Festival de Cine de Málaga

'Las distancias', de Elena Trapé, foto fija de una generación decepcionada

  • La directora catalana presenta su segundo largometraje

El equipo de la película 'Las distancias'. El equipo de la película 'Las distancias'.

El equipo de la película 'Las distancias'. / Javier Albiñana

Elena Trapé ha presentado hoy en el Festival de cine en español de Málaga, a competición en la Sección Oficial, su segundo largometraje, Las distancias, un drama armado como foto fija de un momento crucial de una generación que no ha podido cumplir sus sueños.

"En 2011, -explica Trapé en una entrevista con Efe- me fui con una beca a Berlín -donde ocurre "Las distancias"-, para empezar a escribir el guion de la película" con experiencias propias o muy cercanas, que fueron creciendo a lo largo de los años hasta llegar "al desencanto, a la decepción".

"Esto había que sumarlo al contexto de 2011, la precariedad, no hay curro, es el momento en el que crees que vas a subir un escalón y ganar tu estabilidad y no sucede.
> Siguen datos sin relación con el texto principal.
[src/rtl/core/tngf_if.sv]
`timescale 1ns / 1ps
// ----------------------------------------------------------------------------
// tngf_vtx_if / tngf_res_if - valid/ready channels of the tangent frame unit
// One vertex word in, one tangent/bitangent word out.
// ----------------------------------------------------------------------------
interface tngf_vtx_if;
	logic               valid;
	logic               ready;
	logic signed [31:0] pos_x;
	logic signed [31:0] pos_y;
	logic signed [31:0] pos_z;
	logic [15:0]        tex_u;
	logic [15:0]        tex_v;
	logic               end_of_mesh;

	modport source (output valid, pos_x, pos_y, pos_z, tex_u, tex_v, end_of_mesh,
		input ready);
	modport sink (input valid, pos_x, pos_y, pos_z, tex_u, tex_v, end_of_mesh,
		output ready);
endinterface

interface tngf_res_if;
	logic               valid;
	logic               ready;
	logic signed [31:0] tangent_x;
	logic signed [31:0] tangent_y;
	logic signed [31:0] tangent_z;
	logic signed [31:0] bitangent_x;
	logic signed [31:0] bitangent_y;
	logic signed [31:0] bitangent_z;
	logic               degenerate;

	modport source (output valid, tangent_x, tangent_y, tangent_z,
		bitangent_x, bitangent_y, bitangent_z, degenerate, input ready);
	modport sink (input valid, tangent_x, tangent_y, tangent_z,
		bitangent_x, bitangent_y, bitangent_z, degenerate, output ready);
endinterface

[src/rtl/core/tngf_mac.sv]
`timescale 1ns / 1ps
// ----------------------------------------------------------------------------
// tngf_mac - shared multiply / accumulate unit
// Registered product, then load or subtract into the accumulator.
// ----------------------------------------------------------------------------
module tngf_mac (
	input  logic                                clk,
	input  logic                                arst_n,
	input  tngf_pkg::mac_ctl_t                  ctl,
	input  logic signed [tngf_pkg::DP_W-1:0]    a,
	input  logic signed [tngf_pkg::DUV_W-1:0]   b,
	output logic signed [tngf_pkg::NUM_W-1:0]   acc
);

	logic                                 vld_s1;
	logic                                 sub_s1;
	logic signed [tngf_pkg::PROD_W-1:0]   prod_s1;
	logic signed [tngf_pkg::NUM_W-1:0]    acc_q;

	// track which stage holds a product
	always_ff @(posedge clk or negedge arst_n) begin
		if (!arst_n) begin
			vld_s1 <= 1'b0;
			sub_s1 <= 1'b0;
		end else begin
			vld_s1 <= ctl.issue;
			sub_s1 <= ctl.sub;
		end
	end

	// multiply, then load or subtract
	always_ff @(posedge clk) begin
		if (ctl.issue) begin
			prod_s1 <= a * b;
		end
		if (vld_s1) begin
			acc_q <= sub_s1 ? acc_q - tngf_pkg::NUM_W'(prod_s1)
				: tngf_pkg::NUM_W'(prod_s1);
		end
	end

	assign acc = acc_q;

endmodule

[src/rtl/core/tngf_div.sv]
`timescale 1ns / 1ps
// ----------------------------------------------------------------------------
// tngf_div - serial scaled divider with saturation
// Gives trunc(num * 2^UV_SHIFT / den) clamped to 32 signed bits, one
// quotient bit per cycle after a single range check.
// ----------------------------------------------------------------------------
module tngf_div (
	input  logic                                clk,
	input  logic                                arst_n,
	input  logic                                start,
	input  logic signed [tngf_pkg::NUM_W-1:0]   num,
	input  logic signed [tngf_pkg::DEN_W-1:0]   den,
	output tngf_pkg::div_sts_t                  sts,
	output logic [tngf_pkg::QUO_W-1:0]          quo
);

	localparam int NW = tngf_pkg::NUM_W;
	localparam int DW = tngf_pkg::DEN_W;
	localparam int QW = tngf_pkg::QUO_W;
	localparam int XW = tngf_pkg::X_W;

	tngf_pkg::div_state_t st_q, st_d;

	logic            neg_q;
	logic            ovf_q;
	logic [NW-1:0]   an_q;
	logic [DW-1:0]   ad_q;
	logic [DW-1:0]   rem_q;
	logic [QW-1:0]   xl_q;
	logic [QW-1:0]   qm_q;
	logic [4:0]      cnt_q;
	logic            done_q;
	logic [QW-1:0]   quo_q;

	logic [XW-1:0]   x_c;
	logic            ovf_c;
	logic [DW:0]     r2_c;
	logic            ge_c;
	logic [QW-1:0]   res_c;

	// scaled dividend and range check
	assign x_c   = XW'(an_q) << tngf_pkg::UV_SHIFT;
	assign ovf_c = x_c >= XW'({ad_q, {QW{1'b0}}});

	// one restoring step
	assign r2_c = {rem_q, xl_q[QW-1]};
	assign ge_c = r2_c >= {1'b0, ad_q};

	// apply sign and clamp
	always_comb begin
		if (ovf_q) begin
			res_c = neg_q ? tngf_pkg::SAT_NEG : tngf_pkg::SAT_POS;
		end else if (neg_q) begin
			res_c = (qm_q > tngf_pkg::SAT_NEG) ? tngf_pkg::SAT_NEG : QW'(-qm_q);
		end else begin
			res_c = qm_q[QW-1] ? tngf_pkg::SAT_POS : qm_q;
		end
	end

	always_comb begin
		st_d = st_q;
		case (st_q)
			tngf_pkg::D_IDLE: if (start) st_d = tngf_pkg::D_CHK;
			tngf_pkg::D_CHK:  st_d = ovf_c ? tngf_pkg::D_FIN : tngf_pkg::D_RUN;
			tngf_pkg::D_RUN:  if (cnt_q == 5'd0) st_d = tngf_pkg::D_FIN;
			tngf_pkg::D_FIN:  st_d = tngf_pkg::D_IDLE;
			default:          st_d = tngf_pkg::D_IDLE;
		endcase
	end

	always_ff @(posedge clk or negedge arst_n) begin
		if (!arst_n) begin
			st_q   <= tngf_pkg::D_IDLE;
			done_q <= 1'b0;
		end else begin
			st_q   <= st_d;
			done_q <= (st_q == tngf_pkg::D_FIN);
		end
	end

	// datapath
	always_ff @(posedge clk) begin
		case (st_q)
			tngf_pkg::D_IDLE: begin
				if (start) begin
					an_q  <= num[NW-1] ? NW'(-num) : NW'(num);
					ad_q  <= den[DW-1] ? DW'(-den) : DW'(den);
					neg_q <= num[NW-1] ^ den[DW-1];
				end
			end
			tngf_pkg::D_CHK: begin
				ovf_q <= ovf_c;
				rem_q <= x_c[QW+DW-1:QW];
				xl_q  <= x_c[QW-1:0];
				qm_q  <= '0;
				cnt_q <= 5'(QW - 1);
			end
			tngf_pkg::D_RUN: begin
				rem_q <= ge_c ? DW'(r2_c - {1'b0, ad_q}) : r2_c[DW-1:0];
				qm_q  <= {qm_q[QW-2:0], ge_c};
				xl_q  <= {xl_q[QW-2:0], 1'b0};
				cnt_q <= cnt_q - 5'd1;
			end
			tngf_pkg::D_FIN: begin
				quo_q <= res_c;
			end
			default: ;
		endcase
	end

	assign sts.done = done_q;
	assign sts.busy = (st_q != tngf_pkg::D_IDLE);
	assign quo      = quo_q;

endmodule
Vamos, ni ha sucedido, ni sucede ni sucederá, y darte cuenta de eso, es duro; hasta de ver que llegas justa a la maternidad", reflexiona.

Para la directora, estas "épocas de cambio", como la que muestra tan crudamente en la película, "tienen algo de melancolía"; las películas de grupos amigos que se reencuentran "siempre" le han producido "algo de nostalgia y desasosiego", pero eso "le gusta mucho", afirma.
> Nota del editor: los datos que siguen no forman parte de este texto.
**src/sv/lcgx_pkg.sv**
```systemverilog
// Shared constants, types and helper functions of the LCG key XOR stream cipher.
package lcgx_pkg;

  localparam int KEY_LENGTH = 32;
  localparam int POS_W      = (KEY_LENGTH > 1) ? $clog2(KEY_LENGTH) : 1;

  localparam logic [31:0] LCG_MUL = 32'd214013;
  localparam logic [31:0] LCG_ADD = 32'd2531011;

  localparam logic [6:0] CHARSET_SIZE = 7'd61;
  localparam logic [5:0] UPPER_BASE   = 6'd26;
  localparam logic [5:0] DIGIT_BASE   = 6'd52;
  localparam logic [6:0] CHAR_LOWER_A = 7'h61;
  localparam logic [6:0] CHAR_UPPER_A = 7'h41;
  localparam logic [6:0] CHAR_ONE     = 7'h31;

  // Control from the top level to the key generator for one request.
  typedef struct packed {
    logic restart;  // first byte of a message: start from the seed
    logic advance;  // a fresh key character is consumed this cycle
  } gen_ctrl_t;

  // One step of the linear congruential generator, modulo 2^32.
  function automatic logic [31:0] lcg_step(input logic [31:0] x);
    lcg_step = x * LCG_MUL + LCG_ADD;
  endfunction

  // Remainder of a 15-bit value by 61, using 64 = 3 (mod 61) to fold
  // the high bits down, then one final correction.
  function automatic logic [5:0] mod61(input logic [14:0] x);
    logic [10:0] s1;
    logic [7:0]  s2;
    logic [6:0]  s3;
    s1 = 11'(x[14:6]) * 11'd3 + 11'(x[5:0]);
    s2 = 8'(s1[10:6]) * 8'd3 + 8'(s1[5:0]);
    s3 = 7'(s2[7:6]) * 7'd3 + 7'(s2[5:0]);
    if (s3 >= CHARSET_SIZE) begin
      s3 = s3 - CHARSET_SIZE;
    end
    mod61 = s3[5:0];
  endfunction

  // Alphanumeric table: lower case, upper case, then the digits 1 to 9.
  function automatic logic [6:0] charset_char(input logic [5:0] idx);
    if (idx < UPPER_BASE) begin
      charset_char = CHAR_LOWER_A + 7'(idx);
    end else if (idx < DIGIT_BASE) begin
      charset_char = CHAR_UPPER_A + 7'(idx - UPPER_BASE);
    end else begin
      charset_char = CHAR_ONE + 7'(idx - DIGIT_BASE);
    end
  endfunction

endpackage

```
**src/sv/lcgx_key_cell.sv**
```systemverilog
// One cell of the key ring: a key character register fed by its neighbour.
module lcgx_key_cell (
  input  logic       clk,
  input  logic       shift,
  input  logic [6:0] din,
  output logic [6:0] dout
);

  always_ff @(posedge clk) begin
    if (shift) begin
      dout <= din;
    end
  end

endmodule

```
**src/sv/lcgx_keygen.sv**
```systemverilog
// Key character generator: advanced LCG state and the character it selects.
module lcgx_keygen (
  input  logic               clk,
  input  logic               rst,
  input  logic               cfg_wen,
  input  logic [31:0]        cfg_wdata,
  input  lcgx_pkg::gen_ctrl_t ctrl,
  output logic [6:0]         key_char
);
  import lcgx_pkg::*;

  // Both registers hold a state that has already been stepped once, so the
  // character of the current request needs no multiply in its path.
  logic [31:0] seed_adv;
  logic [31:0] state;
  logic [31:0] cur;

  assign cur      = ctrl.restart ? seed_adv : state;
  assign key_char = charset_char(mod61(cur[30:16]));

  always_ff @(posedge clk) begin
    if (rst) begin
      seed_adv <= lcg_step(32'd0);
    end else if (cfg_wen) begin
      seed_adv <= lcg_step(cfg_wdata);
    end
  end

  always_ff @(posedge clk) begin
    if (ctrl.advance) begin
      state <= lcg_step(cur);
    end
  end

endmodule

```
**src/sv/lcg_key_xor_stream_cipher_core.sv**
```systemverilog
// Top level of the LCG key XOR stream cipher: control, key ring and output buffer.
//
// Each byte of the stream is XORed with one character of a 32-character key.
// The key is built from the seed register by the generator
// state = state*214013 + 2531011, taking ((state>>16)&0x7fff) mod 61 as an
// index into the table a-z, A-Z, 1-9. During the first 32 bytes of a message
// each byte steps the generator and its character is shifted into a ring of
// key cells; after that the ring simply rotates, one cell per byte, and the
// character at its head is reused. A request with tlast set ends the message,
// and the next request starts again from the seed. The seed may be written
// at any time the block is idle and takes effect at the next message start.
// The block takes one request per clock cycle while its output buffer has a
// free entry: each result is registered into the two-entry output buffer when
// its request is accepted, and the buffer lets requests keep flowing while a
// result waits to be taken. The rate is set by the generator loop, one constant
// multiply and add per cycle; the mod 61 and table lookup act on the registered,
// already stepped state. There is no start-up pass after reset.
module lcg_key_xor_stream_cipher_core (
  input  logic        clk,
  input  logic        rst,
  // Configuration: seed register.
  input  logic        cfg_wen,
  input  logic [31:0] cfg_wdata,
  // Slave side.
  input  logic        s_tvalid,
  output logic        s_tready,
  input  logic [7:0]  s_tdata,   // [7:0] data_byte
  input  logic        s_tlast,
  // Master side.
  output logic        m_tvalid,
  input  logic        m_tready,
  output logic [7:0]  m_tdata,   // [7:0] out_byte
  output logic        m_tlast
);
  import lcgx_pkg::*;

  // Message and key position control.
  logic             message_start;
  logic [POS_W-1:0] pos;
  logic             complete;
  logic [POS_W-1:0] pos_eff;
  logic             complete_eff;
  logic             wrap;
  logic             generate_char;
  logic             s_acc;
  logic             m_acc;

  gen_ctrl_t  gen_ctrl;
  logic [6:0] new_char;
  logic [6:0] kc;

  // Key ring: cell 0 is the head, the current character re-enters at the tail.
  logic [6:0] ring [KEY_LENGTH];

  // Output buffer of two entries.
  logic [7:0] buf_data [2];
  logic       buf_last [2];
  logic       wr_ptr;
  logic       rd_ptr;
  logic [1:0] count;

  assign s_acc = s_tvalid && s_tready;
  assign m_acc = m_tvalid && m_tready;

  // At a message start the position and completion state begin afresh.
  assign pos_eff       = message_start ? '0 : pos;
  assign complete_eff  = message_start ? 1'b0 : complete;
  assign wrap          = (pos_eff == POS_W'(KEY_LENGTH - 1));
  assign generate_char = !complete_eff;

  assign gen_ctrl.restart = message_start;
  assign gen_ctrl.advance = s_acc && generate_char;

  lcgx_keygen u_keygen (
    .clk       (clk),
    .rst       (rst),
    .cfg_wen   (cfg_wen),
    .cfg_wdata (cfg_wdata),
    .ctrl      (gen_ctrl),
    .key_char  (new_char)
  );

  assign kc = generate_char ? new_char : ring[0];

  // Every accepted request shifts the ring by one cell, so after a full key
  // the head again holds the character of key position zero.
  for (genvar i = 0; i < KEY_LENGTH; i++) begin : g_ring
    if (i == KEY_LENGTH - 1) begin : g_tail
      lcgx_key_cell u_cell (
        .clk   (clk),
        .shift (s_acc),
        .din   (kc),
        .dout  (ring[i])
      );
    end else begin : g_body
      lcgx_key_cell u_cell (
        .clk   (clk),
        .shift (s_acc),
        .din   (ring[i+1]),
        .dout  (ring[i])
      );
    end
  end

  always_ff @(posedge clk) begin
    if (rst) begin
      message_start <= 1'b1;
      pos           <= '0;
      complete      <= 1'b0;
    end else if (s_acc) begin
      message_start <= s_tlast;
      pos           <= wrap ? '0 : pos_eff + POS_W'(1);
      complete      <= complete_eff || wrap;
    end
  end

  // The slave side stays open while the buffer has a free entry, whatever
  // the master side does in the same cycle.
  assign s_tready = (count != 2'd2);
  assign m_tvalid = (count != 2'd0);
  assign m_tdata  = buf_data[rd_ptr];
  assign m_tlast  = buf_last[rd_ptr];

  always_ff @(posedge clk) begin
    if (s_acc) begin
      buf_data[wr_ptr] <= s_tdata ^ {1'b0, kc};
      buf_last[wr_ptr] <= s_tlast;
    end
  end

  always_ff @(posedge clk) begin
    if (rst) begin
      wr_ptr <= 1'b0;
      rd_ptr <= 1'b0;
      count  <= 2'd0;
    end else begin
      if (s_acc) begin
        wr_ptr <= !wr_ptr;
      end
      if (m_acc) begin
        rd_ptr <= !rd_ptr;
      end
      if (s_acc && !m_acc) begin
        count <= count + 2'd1;
      end else if (m_acc && !s_acc) begin
        count <= count - 2'd1;
      end
    end
  end

endmodule

```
Pero lo que acaba por dejar mudo al espectador es el bofetón de realidad: "El hecho es que crecimos pensando que nos lo habían puesto fácil, y no cuestionábamos el estado de bienestar; eso mezclado con algo apolítico de que todo nos daba igual. Y de repente, nada de eso". Y esos chicos tienen ya 35 años.
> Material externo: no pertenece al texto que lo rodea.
<file path="src/hdl/fvn3_pkg.sv">
// Shared constants, types and helpers for the fractal value noise unit.
// No dependencies.
package fvn3_pkg;

    localparam int OCTAVE_COUNT  = 4;
    localparam int FRACTION_BITS = 16;

    localparam int FRAC_DOWN = (FRACTION_BITS > 16) ? (FRACTION_BITS - 16) : 0;
    localparam int FRAC_UP   = (FRACTION_BITS < 16) ? (16 - FRACTION_BITS) : 0;

    localparam logic [31:0] SEED_STEP = 32'd1013;
    localparam logic [31:0] HASH_KX   = 32'h9E3779B1;
    localparam logic [31:0] HASH_KY   = 32'h85EBCA77;
    localparam logic [31:0] HASH_KZ   = 32'hC2B2AE3D;
    localparam logic [31:0] HASH_M1   = 32'h7FEB352D;
    localparam logic [31:0] HASH_M2   = 32'h846CA68B;

    // Octave sum and exact divide by 2^OCTAVE_COUNT - 1 via reciprocal
    localparam int SUM_W   = 16 + OCTAVE_COUNT;
    localparam int DIV_K   = SUM_W + OCTAVE_COUNT;
    localparam int RECIP_W = DIV_K + 1;
    localparam longint DIVISOR = (longint'(1) << OCTAVE_COUNT) - 1;
    localparam logic [RECIP_W-1:0] RECIP =
        RECIP_W'(((longint'(1) << DIV_K) + DIVISOR - 1) / DIVISOR);

    typedef logic [31:0] word_t;
    typedef logic [15:0] q16_t;

    // Lattice index: low 32 bits of floor(coord * 2^oct / 2^FRACTION_BITS)
    function automatic word_t cell_of(input word_t c, input int oct);
        logic [63:0] v;
        v = {{32{c[31]}}, c} << oct;
        return v[FRACTION_BITS +: 32];
    endfunction

    // Fraction brought to Q0.16
    function automatic q16_t frac_of(input word_t c, input int oct);
        logic [63:0] v;
        logic [63:0] m;
        v = {{32{c[31]}}, c} << oct;
        m = v & ((64'd1 << FRACTION_BITS) - 64'd1);
        return 16'((m >> FRAC_DOWN) << FRAC_UP);
    endfunction

endpackage

</file>
<file path="src/hdl/fvn3_corner_hash.sv">
// Two-stage integer mixer for one lattice corner; yields the corner value.
// Depends on fvn3_pkg.
module fvn3_corner_hash (
    input  logic                aclk,
    input  logic                en,
    input  fvn3_pkg::word_t     seed,
    input  fvn3_pkg::word_t     xk,
    input  fvn3_pkg::word_t     yk,
    input  fvn3_pkg::word_t     zk,
    output fvn3_pkg::q16_t      value
);
    fvn3_pkg::word_t h0;
    fvn3_pkg::word_t g1;
    fvn3_pkg::word_t h1_reg, h1_next;
    fvn3_pkg::word_t h2_reg, h2_next;

    always_comb begin
        h0      = seed ^ xk ^ yk ^ zk;
        h0      = h0 ^ (h0 >> 16);
        h1_next = h0 * fvn3_pkg::HASH_M1;
        g1      = h1_reg ^ (h1_reg >> 15);
        h2_next = g1 * fvn3_pkg::HASH_M2;
    end

    always_ff @(posedge aclk) begin
        if (en) begin
            h1_reg <= h1_next;
            h2_reg <= h2_next;
        end
    end

    // final xorshift leaves the top half untouched
    assign value = h2_reg[31:16];

endmodule

</file>
<file path="config.mk">
export PLATFORM = sky130hd
export DESIGN_NAME = fvn3_corner_hash
export DESIGN_NICKNAME = d
export VERILOG_FILES = /design/src/hdl/fvn3_pkg.sv /design/src/hdl/fvn3_corner_hash.sv
export SDC_FILE = /design/constraint.sdc
export NUM_CORES = 1
export LEC_CHECK = 0
export BUFFER_PORTS_ARGS = -buffer_cell sky130_fd_sc_hd__buf_2
export CORE_AREA = 2 2 192 231
export DETAILED_ROUTE_END_ITERATION = 8
export DIE_AREA = 0 0 194 233
export MAX_ROUTING_LAYER = met4
export PLACE_DENSITY = 0.67
export SLEW_MARGIN = 20
export SYNTH_ARGS = -nofsm -noshare
export SYNTH_HDL_FRONTEND = slang
export SYNTH_SLANG_ARGS = --single-unit
export TNS_END_PERCENT = 10
</file>
<file path="constraint.sdc">
create_clock -name aclk -period 10.4 [get_ports aclk]
set_input_delay 1.56 -clock aclk [delete_from_list [all_inputs] [get_ports aclk]]
set_output_delay 1.56 -clock aclk [all_outputs]
set_load 0.005 [all_outputs]
</file>
==> out/results.txt <==
Worst-path maximum fanout - 5
Yosys reg bits - 48
Largest net degree at the start of global routing - 49
Post-Synthesis Cells - 1839
Outcome - finished, final reports clean
Worst Hold Class - flip-flop to flip-flop
Fin crit share - 84.44%
# DRC - 0
CTS tree - done
Layout cells sized above 1 - 9.801%
Die Span Y - 233 µm
# rows - 83
CP required - 10.45 ns
EDFF count, synth - 48
Library cells used by synthesis - 49
Total die area - 45200 µm²
Setup TNS - 0 ns
Post-Syn Nets - 2697
CP Launch Type - primary input
GPL Wtd Cong - 1.026
Fin. Hold Viols - 0
Area grow syn2layout - 9.160%
Share of flip-flops with an asynchronous set or reset - 0%
Post-synthesis average cell area - 10.39 µm²
Slew margin rel. - 24.63%
Initial antenna violation count - 0
Worst Path Arrival - 8.84 ns
Synth warn - 0
Worst slew pin tran - 1.127 ns
Grt total ovfl - 0
Max Freq - 113.9 MHz
Vias/cell - 4.987
Final setup violation count - 0
Post-CTS Setup Bufs - 0
Post-Route Skew - 0.007301 ns
Max FFs per register - 32
Setup CP Type - primary input to flip-flop
Multi-input logic area - 15510 µm²
Max clock buf depth - 2
Vias in the first global route - 14620
Nets@finish - 2867
Root Driver - clkbuf_16
Initial Utilization - 44.67%
Wirelength per Cell - 18.47 µm
Cts bufs inserted - 5
Register area share after synthesis - 7.542%
All-Layer GR Usage - 22.46%
Sequential Area - 1441 µm²
DP HPWL - 42770 µm
Layout fillers - 4014
CTS Hold Buffers Added - 0
RSZ-0062 raised after global routing - false
Worst-path clk slew - 0.07 ns
Width of the die - 194 µm
First-pass GRT wire length - 75420 µm
Post-Syn Area - 19110 µm²
Ant diodes - 0
Clock sinks - 48
Top_reg_cell synth - edfxtp_1
Worst-Skew Late Latency - 0.31 ns
H-tree levels - 2
First DRT Iteration DRCs - 509
DR vias - 12780
Final min period - 8.782 ns
Core Box Area - 42790 µm²
Number of detailed-route iterations in the first pass - 5
Crit path capture type - flip-flop
Routed WL - 47310 µm
Max Transition Viols Final - 0
Post-route ant nets - 0
CTS resizes - 0
Io pins - 146
Max-cap viol count - 0
Port Buffers - 145
synth_stat cells (2+ instances only):
master     instances  area [µm²]
a211oi_1           5       37.54
nand2_1           23       86.33
nand2b_1           2       12.51
inv_2              4       15.01
o211ai_1           3       22.52
o21a_1            10       75.07
o21ai_0            6       30.03
inv_1            577        2166
or2_1              2       12.51
nor3_1             8       40.04
ha_1             379        4742
nor2b_1            5       31.28
a31oi_1            3       18.77
o2111ai_1          4       35.03
xor2_1            54       473.0
a21o_1            22       165.2
xnor2_1          193        1690
edfxtp_1          48        1441
o31ai_1            3       22.52
nand3_1            5       25.02
xnor3_1            2       45.04
nand4_1            6       37.54
and2_1             7       43.79
xnor2_2           11       178.9
nor2_1            35       131.4
xnor2_4            4       110.1
o21ai_1           10       50.05
o21bai_1           4       30.03
fa_1             349        6987
and3_1             3       18.77
a21oi_1           32       160.2
or3_1              3       18.77
cell families (layout without fill, tap and decap cells):
| kind of cell | Yosys count | count (layout) | synth area share (%) |
|---|---|---|---|
| simple gates | 103 | 103 | 2.612 |
| xor+xnor | 264 | 264 | 13.07 |
| fa+ha+maj | 728 | 728 | 61.37 |
| flops | 48 | 48 | 7.542 |
| compound gates | 114 | 114 | 3.974 |
| buf+inv | 582 | 753 | 11.43 |
per-stage QoR:
step	instances	area (µm²)	setup slack [ns]	util (%)	hold slack, ns
4_1_cts	2562	20850	1.463	48.72	1.427
2_1_floorplan	1839	19110	1.986	-	1.166
6_report	2562	20860	1.618	48.76	1.393
5_1_grt	2562	20860	1.299	48.76	1.485
3_3_place_gp	2554	20670	1.143	48.30	1.378
3_5_place_dp	2554	20670	1.134	48.32	1.417
worst paths after layout:
path / startpoint / end / slack, ns / cells after the start
worst max register to register: h1_reg[23]$_DFFE_PP_ / h2_reg[31]$_DFFE_PP_ / 2.60 / 21
worst min-delay path: h1_reg[0]$_DFFE_PP_ / h2_reg[31]$_DFFE_PP_ / 1.39 / 6
worst max-delay path: seed[21] / h1_reg[31]$_DFFE_PP_ / 1.62 / 25
worst min register to register: h1_reg[0]$_DFFE_PP_ / h2_reg[31]$_DFFE_PP_ / 1.39 / 6
cells in the final DEF (no fill, tap or decap), types with 3 or more instances in the layout:
cell type / instances
o21a_1: 10
or3_1: 3
clkbuf_16: 5
nand3_1: 5
nor2_1: 35
o2111ai_1: 4
buf_4: 19
a21oi_1: 32
inv_2: 4
xor2_1: 53
xnor2_1: 191
o21bai_1: 4
fa_1: 349
o31ai_1: 3
nor3_1: 8
and3_1: 3
o211ai_1: 3
a211oi_1: 5
ha_1: 379
o21ai_0: 6
a21o_1: 22
a31oi_1: 3
o21ai_1: 10
and2_1: 7
nand2_1: 23
nand4_1: 6
buf_2: 145
edfxtp_1: 48
xnor2_2: 13
inv_1: 577
nor2b_1: 5
xnor2_4: 4
per-layer routing:
metal  wire length [µm]  vias to the layer above  share of wire (%)  GRT usage [%]
met2              25850                      349                 55          43.08
li1                   -                     5918                  -              -
met3               1256                      127                2.7          1.102
met4               2888                        0                6.1          11.77
met5                  0                        -                  0              -
met1              17320                     6382                 37          23.13
final cells by class:
cell class	count	area share, %
Clock buffer	5	0.5998
Inverter	581	10.45
Clock inverter	3	0.2279
Multi-Input combinational cell	1209	74.34
Tap cell	552	3.311
Timing Repair Buffer	164	4.162
Sequential cell	48	6.909
worst max-delay path, stage by stage:
cell and delay [ns]:
buf_2 0.10, xnor2_1 0.13, xnor2_1 0.81, xnor2_1 0.46
ha_1 0.48, ha_1 0.23, a21o_1 0.17, fa_1 0.54
inv_1 0.06, fa_1 0.54, inv_1 0.05, fa_1 0.51
fa_1 0.43, fa_1 0.37, inv_1 0.08, fa_1 0.43
fa_1 0.39, xnor2_1 0.15, xnor2_1 0.26, xnor2_2 0.15
xnor2_1 0.10, xnor2_1 0.38, xnor2_4 0.11, xnor2_1 0.24
xor2_1 0.10
Power is left out: the tool's default activity adds up to more than one toggle a clock period on the data nets, which glitch-free logic cannot reach.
El argumento de Las distancias puede sonar conocido: unos amigos que se conocen desde la universidad se reúnen para ir a felicitar por sorpresa el cumpleaños de uno de ellos, que hace dos que se fue a trabajar a Berlín, Comas (Miki Esparbé) y el encuentro no resulta exactamente como habían imaginado.

Trapé dibuja la desolación de una generación que no ha podido cumplir sus sueños, y lo hace en un momento de la vida de estas personas en que ya no son niños, pero están comprobando que la juventud no es eterna.

"Es una parte muy importante de la película, son personajes que están muy detallados, muy precisados; para mí, hacer una película con cinco puntos de vista fue muy complicado", afirma Trapé, que añade la dificultad de lograr actores que hicieran un trabajo convincente: "Si ellos no estaban bien, no había peli".

Pero resultaron ser "una brújula" que le ha ayudado a rodar con silencios y situaciones no explícitas, dibujadas pero no remarcadas", explica.

Son Alexandra Jiménez, Isak Férriz, Bruno Sevilla, María Ribero y Miki Esparbé, a los que Trapé ha sacado de "su zona de confort" y dotan de autenticidad a sus personajes.

La directora catalana debutó en el largometraje con Blog en el 2010, y antes de rodar Las distancias, hizo un documental, Palabras, mapas, secretos y otras cosas, sobre Isabel Coixet que ahora le ayuda en la producción a través de Miss Wasabi.

Profesora y alumna de la Escuela de cine de Cataluña (ESCAC), Trapé se felicita de la cantidad de nombres femeninos que se dan a conocer ligados a ella, incluido el de la directora que abrió hoy la quinta jornada del Festival, como ella, a competición por la Biznaga de Oro, Marta Díaz de Lope, con la comedia Mi querida cofradía.